- **Instructions for the task**
When the line with "[per-layer routing]" appears below, start repeating lines exactly, and keep going through the line with "Final layout, timing"; add nothing outside that span.

- **Data listing**

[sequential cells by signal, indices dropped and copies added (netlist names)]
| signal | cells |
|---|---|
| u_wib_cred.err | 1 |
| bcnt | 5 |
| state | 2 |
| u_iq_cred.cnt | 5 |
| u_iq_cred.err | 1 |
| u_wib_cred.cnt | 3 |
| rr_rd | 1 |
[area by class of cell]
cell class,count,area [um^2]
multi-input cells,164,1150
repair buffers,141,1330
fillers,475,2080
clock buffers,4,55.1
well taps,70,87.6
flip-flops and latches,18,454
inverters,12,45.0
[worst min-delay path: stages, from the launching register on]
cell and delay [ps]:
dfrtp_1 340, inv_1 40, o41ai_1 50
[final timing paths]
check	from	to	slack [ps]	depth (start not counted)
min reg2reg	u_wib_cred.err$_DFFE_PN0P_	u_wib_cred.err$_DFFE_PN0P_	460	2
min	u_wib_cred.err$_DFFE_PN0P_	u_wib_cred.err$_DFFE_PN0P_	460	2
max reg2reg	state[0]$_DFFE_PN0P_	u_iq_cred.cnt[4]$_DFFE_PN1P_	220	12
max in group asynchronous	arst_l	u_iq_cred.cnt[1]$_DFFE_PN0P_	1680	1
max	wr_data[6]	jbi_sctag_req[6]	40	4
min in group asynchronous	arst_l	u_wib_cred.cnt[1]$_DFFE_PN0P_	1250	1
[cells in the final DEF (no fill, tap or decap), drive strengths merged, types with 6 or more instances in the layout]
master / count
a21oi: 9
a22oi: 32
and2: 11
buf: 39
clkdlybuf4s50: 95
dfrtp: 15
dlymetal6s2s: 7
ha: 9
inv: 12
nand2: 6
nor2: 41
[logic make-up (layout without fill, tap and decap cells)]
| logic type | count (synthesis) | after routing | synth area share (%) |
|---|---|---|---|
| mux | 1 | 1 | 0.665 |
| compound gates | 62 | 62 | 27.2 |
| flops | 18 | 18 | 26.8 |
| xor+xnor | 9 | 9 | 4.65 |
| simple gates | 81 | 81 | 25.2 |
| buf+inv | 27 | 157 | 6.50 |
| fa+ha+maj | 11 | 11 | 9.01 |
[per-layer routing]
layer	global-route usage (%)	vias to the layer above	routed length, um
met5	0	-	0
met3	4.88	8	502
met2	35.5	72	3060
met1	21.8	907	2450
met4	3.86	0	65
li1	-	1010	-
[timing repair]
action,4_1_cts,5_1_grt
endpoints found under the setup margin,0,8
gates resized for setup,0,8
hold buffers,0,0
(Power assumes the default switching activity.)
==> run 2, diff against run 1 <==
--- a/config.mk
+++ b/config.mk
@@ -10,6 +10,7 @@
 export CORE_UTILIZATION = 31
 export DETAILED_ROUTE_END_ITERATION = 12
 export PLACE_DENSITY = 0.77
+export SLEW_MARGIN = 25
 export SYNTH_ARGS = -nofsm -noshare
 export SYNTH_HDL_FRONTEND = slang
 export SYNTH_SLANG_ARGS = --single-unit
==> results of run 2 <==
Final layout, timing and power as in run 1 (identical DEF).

...

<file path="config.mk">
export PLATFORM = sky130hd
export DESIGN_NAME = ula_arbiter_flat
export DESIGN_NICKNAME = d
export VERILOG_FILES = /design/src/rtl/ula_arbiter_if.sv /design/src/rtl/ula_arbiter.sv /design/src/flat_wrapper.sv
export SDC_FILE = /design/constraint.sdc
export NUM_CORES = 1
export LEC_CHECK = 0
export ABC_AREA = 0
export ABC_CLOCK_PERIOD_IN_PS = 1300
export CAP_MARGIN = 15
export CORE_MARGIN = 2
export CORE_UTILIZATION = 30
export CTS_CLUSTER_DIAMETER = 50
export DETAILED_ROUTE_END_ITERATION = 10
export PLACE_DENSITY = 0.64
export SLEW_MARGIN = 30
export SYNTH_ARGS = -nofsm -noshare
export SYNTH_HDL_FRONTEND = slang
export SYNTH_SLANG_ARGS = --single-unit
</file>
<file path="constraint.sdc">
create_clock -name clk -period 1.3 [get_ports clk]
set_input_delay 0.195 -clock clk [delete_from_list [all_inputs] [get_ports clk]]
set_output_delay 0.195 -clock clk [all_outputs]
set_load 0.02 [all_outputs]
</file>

==

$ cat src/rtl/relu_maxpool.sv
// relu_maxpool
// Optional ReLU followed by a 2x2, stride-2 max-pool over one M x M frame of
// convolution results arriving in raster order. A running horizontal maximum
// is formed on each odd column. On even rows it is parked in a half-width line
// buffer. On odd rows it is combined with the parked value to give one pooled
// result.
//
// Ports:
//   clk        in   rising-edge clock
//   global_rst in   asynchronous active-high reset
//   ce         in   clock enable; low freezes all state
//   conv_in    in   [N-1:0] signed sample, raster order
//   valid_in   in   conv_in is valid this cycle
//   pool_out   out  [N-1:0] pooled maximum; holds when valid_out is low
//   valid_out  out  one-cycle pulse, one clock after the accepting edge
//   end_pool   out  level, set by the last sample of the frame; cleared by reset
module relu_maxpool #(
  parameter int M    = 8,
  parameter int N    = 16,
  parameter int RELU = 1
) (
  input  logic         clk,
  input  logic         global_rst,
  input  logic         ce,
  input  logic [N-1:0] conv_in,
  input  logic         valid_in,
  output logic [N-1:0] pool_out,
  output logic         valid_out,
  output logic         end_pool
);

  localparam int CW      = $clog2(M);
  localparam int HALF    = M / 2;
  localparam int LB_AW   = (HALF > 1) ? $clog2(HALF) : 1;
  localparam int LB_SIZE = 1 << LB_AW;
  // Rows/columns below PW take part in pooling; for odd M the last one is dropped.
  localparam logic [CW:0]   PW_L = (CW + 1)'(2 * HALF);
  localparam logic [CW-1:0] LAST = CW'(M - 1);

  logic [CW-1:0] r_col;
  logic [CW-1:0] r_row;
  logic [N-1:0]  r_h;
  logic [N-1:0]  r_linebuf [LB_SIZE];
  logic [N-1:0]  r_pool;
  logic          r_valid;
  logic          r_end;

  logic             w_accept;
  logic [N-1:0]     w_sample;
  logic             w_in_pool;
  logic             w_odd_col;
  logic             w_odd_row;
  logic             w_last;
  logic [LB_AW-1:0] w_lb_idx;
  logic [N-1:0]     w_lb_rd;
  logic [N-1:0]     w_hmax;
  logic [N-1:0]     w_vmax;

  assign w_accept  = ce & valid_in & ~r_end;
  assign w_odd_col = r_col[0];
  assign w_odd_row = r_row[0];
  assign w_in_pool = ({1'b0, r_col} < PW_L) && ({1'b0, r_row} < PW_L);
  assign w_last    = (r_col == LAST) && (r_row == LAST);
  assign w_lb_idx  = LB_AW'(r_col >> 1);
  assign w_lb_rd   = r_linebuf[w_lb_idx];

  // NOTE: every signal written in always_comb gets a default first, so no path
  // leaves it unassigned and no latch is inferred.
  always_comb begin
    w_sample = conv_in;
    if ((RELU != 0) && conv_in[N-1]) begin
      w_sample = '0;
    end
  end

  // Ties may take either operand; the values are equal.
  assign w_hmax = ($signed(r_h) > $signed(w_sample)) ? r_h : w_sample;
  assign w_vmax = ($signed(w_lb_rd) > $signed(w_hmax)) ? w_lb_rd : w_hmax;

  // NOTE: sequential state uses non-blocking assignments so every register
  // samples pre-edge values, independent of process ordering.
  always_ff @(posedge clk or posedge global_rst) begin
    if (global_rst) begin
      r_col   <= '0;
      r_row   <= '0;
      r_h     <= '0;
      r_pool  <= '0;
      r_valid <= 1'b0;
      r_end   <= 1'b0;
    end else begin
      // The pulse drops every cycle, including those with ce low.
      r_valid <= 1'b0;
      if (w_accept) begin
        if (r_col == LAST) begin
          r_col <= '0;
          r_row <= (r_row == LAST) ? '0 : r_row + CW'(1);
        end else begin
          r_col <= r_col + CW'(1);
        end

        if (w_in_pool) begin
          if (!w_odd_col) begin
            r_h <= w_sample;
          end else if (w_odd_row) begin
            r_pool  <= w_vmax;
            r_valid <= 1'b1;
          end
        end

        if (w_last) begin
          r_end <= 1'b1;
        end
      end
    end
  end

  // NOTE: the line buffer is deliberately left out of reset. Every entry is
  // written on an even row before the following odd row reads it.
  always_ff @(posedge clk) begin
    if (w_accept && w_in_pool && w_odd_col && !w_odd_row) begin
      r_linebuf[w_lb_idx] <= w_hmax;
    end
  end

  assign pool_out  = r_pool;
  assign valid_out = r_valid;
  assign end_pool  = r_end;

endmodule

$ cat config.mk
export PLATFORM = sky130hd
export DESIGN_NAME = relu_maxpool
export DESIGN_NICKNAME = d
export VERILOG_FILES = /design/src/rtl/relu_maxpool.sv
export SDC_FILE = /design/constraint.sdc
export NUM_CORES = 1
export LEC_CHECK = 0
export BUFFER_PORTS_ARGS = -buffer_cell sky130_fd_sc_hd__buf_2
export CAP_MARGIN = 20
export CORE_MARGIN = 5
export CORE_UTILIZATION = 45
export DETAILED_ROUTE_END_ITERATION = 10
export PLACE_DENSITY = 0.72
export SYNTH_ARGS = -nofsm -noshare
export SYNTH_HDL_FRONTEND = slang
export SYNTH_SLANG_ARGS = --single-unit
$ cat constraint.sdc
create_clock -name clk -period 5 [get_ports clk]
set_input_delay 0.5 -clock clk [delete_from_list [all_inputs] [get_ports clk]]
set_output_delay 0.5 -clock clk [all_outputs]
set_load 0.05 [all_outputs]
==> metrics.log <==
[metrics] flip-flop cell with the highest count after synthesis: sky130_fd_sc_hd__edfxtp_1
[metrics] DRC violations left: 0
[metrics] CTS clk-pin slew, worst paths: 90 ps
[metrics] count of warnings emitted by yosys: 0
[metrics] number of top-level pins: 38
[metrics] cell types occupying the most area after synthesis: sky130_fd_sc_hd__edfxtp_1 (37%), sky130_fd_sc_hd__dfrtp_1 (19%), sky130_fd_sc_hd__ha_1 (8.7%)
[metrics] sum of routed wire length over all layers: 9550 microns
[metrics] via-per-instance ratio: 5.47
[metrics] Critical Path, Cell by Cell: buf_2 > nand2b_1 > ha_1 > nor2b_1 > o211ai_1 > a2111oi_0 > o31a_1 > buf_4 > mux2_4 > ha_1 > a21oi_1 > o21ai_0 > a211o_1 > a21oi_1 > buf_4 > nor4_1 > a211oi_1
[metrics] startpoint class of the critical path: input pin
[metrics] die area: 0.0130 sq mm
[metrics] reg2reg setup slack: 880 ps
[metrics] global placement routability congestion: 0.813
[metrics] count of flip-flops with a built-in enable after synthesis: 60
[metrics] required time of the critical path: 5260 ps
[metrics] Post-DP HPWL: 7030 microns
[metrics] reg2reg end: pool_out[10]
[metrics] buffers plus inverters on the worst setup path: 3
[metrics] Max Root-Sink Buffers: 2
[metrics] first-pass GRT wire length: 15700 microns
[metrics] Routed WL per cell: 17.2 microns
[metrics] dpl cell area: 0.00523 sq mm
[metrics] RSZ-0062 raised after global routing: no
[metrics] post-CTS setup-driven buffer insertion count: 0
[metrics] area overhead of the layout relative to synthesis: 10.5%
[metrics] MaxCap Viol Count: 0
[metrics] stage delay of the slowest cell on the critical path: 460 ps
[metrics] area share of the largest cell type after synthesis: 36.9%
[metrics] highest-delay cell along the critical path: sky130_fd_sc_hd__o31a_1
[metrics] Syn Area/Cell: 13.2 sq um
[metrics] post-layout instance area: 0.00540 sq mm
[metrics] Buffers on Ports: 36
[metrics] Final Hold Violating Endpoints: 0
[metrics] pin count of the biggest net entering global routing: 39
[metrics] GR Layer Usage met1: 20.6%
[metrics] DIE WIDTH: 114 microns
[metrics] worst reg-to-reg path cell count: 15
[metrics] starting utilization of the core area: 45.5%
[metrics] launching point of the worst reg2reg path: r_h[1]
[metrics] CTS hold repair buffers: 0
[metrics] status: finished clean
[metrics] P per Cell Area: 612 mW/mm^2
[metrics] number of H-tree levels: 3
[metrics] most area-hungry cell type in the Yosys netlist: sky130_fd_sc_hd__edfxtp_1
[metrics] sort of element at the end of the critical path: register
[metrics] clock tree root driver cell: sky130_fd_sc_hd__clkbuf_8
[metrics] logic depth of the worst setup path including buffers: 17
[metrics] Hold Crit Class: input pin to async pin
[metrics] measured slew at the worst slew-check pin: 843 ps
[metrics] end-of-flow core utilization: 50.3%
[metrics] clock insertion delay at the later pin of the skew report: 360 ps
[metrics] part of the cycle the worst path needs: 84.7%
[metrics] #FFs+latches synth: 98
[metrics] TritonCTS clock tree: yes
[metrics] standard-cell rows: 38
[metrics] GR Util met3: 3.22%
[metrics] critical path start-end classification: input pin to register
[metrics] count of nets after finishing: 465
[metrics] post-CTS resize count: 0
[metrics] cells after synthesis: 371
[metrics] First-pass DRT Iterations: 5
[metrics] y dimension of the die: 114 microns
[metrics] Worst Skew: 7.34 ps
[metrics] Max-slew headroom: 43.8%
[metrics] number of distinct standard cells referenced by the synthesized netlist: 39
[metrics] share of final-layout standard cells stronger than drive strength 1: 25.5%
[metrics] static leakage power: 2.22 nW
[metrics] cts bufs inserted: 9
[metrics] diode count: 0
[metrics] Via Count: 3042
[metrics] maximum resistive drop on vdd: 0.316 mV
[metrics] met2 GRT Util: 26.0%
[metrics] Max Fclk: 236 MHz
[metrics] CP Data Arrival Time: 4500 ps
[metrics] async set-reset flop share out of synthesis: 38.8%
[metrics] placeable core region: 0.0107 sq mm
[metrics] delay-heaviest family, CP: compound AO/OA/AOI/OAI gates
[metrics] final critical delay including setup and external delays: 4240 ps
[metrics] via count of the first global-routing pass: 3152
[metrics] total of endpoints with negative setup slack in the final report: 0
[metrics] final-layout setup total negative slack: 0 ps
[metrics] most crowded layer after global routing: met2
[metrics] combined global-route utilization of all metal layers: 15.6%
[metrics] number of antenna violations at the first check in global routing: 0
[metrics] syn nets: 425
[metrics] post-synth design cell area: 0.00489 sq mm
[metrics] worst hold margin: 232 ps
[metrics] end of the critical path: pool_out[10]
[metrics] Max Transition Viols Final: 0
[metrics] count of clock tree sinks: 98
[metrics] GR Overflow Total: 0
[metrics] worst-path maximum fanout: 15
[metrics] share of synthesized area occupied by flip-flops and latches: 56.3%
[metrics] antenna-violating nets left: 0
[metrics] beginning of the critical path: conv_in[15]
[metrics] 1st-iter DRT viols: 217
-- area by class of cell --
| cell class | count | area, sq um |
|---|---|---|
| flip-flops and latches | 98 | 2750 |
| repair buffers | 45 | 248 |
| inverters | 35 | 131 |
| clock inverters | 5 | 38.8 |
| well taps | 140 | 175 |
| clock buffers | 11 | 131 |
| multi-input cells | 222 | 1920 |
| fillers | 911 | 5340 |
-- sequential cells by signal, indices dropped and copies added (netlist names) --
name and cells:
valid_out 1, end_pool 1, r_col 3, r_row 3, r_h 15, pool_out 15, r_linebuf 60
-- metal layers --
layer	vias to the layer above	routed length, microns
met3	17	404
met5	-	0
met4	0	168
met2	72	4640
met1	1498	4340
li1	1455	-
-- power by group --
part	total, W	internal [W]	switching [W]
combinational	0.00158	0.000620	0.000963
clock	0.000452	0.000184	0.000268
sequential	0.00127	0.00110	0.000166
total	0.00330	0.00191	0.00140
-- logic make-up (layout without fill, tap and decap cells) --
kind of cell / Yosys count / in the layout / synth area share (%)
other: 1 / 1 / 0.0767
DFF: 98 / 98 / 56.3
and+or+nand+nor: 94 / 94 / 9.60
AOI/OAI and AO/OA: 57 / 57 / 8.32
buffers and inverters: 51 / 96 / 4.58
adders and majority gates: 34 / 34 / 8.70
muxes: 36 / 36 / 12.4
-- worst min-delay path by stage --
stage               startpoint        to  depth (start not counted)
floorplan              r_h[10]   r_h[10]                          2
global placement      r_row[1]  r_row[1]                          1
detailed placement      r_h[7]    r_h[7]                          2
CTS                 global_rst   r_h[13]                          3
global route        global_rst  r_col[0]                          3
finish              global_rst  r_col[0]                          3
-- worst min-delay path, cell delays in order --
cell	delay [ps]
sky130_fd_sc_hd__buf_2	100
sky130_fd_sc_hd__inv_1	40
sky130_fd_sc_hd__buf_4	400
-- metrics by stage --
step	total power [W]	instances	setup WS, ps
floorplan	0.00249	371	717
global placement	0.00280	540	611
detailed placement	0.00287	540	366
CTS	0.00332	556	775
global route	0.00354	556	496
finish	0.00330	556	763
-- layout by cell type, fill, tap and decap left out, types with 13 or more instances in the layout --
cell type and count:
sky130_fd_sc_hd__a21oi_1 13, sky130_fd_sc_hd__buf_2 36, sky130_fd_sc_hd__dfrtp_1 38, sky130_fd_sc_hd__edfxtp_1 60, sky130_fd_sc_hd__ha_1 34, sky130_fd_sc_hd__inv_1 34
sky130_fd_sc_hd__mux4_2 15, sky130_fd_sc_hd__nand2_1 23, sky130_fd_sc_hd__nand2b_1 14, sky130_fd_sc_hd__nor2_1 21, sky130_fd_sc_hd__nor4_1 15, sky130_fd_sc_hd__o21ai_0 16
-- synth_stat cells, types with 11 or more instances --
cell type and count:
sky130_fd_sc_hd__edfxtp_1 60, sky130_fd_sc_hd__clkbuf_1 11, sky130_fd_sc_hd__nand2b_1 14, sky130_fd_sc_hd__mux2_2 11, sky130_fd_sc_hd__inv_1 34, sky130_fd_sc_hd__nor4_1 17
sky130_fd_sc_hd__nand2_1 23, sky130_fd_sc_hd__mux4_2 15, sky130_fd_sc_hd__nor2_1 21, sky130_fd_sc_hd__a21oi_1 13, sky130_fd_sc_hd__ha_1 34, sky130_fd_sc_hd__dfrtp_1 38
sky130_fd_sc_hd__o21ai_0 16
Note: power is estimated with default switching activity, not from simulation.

- **Exercise answer**
[per-layer routing]
layer	global-route usage (%)	vias to the layer above	routed length, um
met5	0	-	0
met3	4.88	8	502
met2	35.5	72	3060
met1	21.8	907	2450
met4	3.86	0	65
li1	-	1010	-
[timing repair]
action,4_1_cts,5_1_grt
endpoints found under the setup margin,0,8
gates resized for setup,0,8
hold buffers,0,0
(Power assumes the default switching activity.)
==> run 2, diff against run 1 <==
--- a/config.mk
+++ b/config.mk
@@ -10,6 +10,7 @@
 export CORE_UTILIZATION = 31
 export DETAILED_ROUTE_END_ITERATION = 12
 export PLACE_DENSITY = 0.77
+export SLEW_MARGIN = 25
 export SYNTH_ARGS = -nofsm -noshare
 export SYNTH_HDL_FRONTEND = slang
 export SYNTH_SLANG_ARGS = --single-unit
==> results of run 2 <==
Final layout, timing and power as in run 1 (identical DEF).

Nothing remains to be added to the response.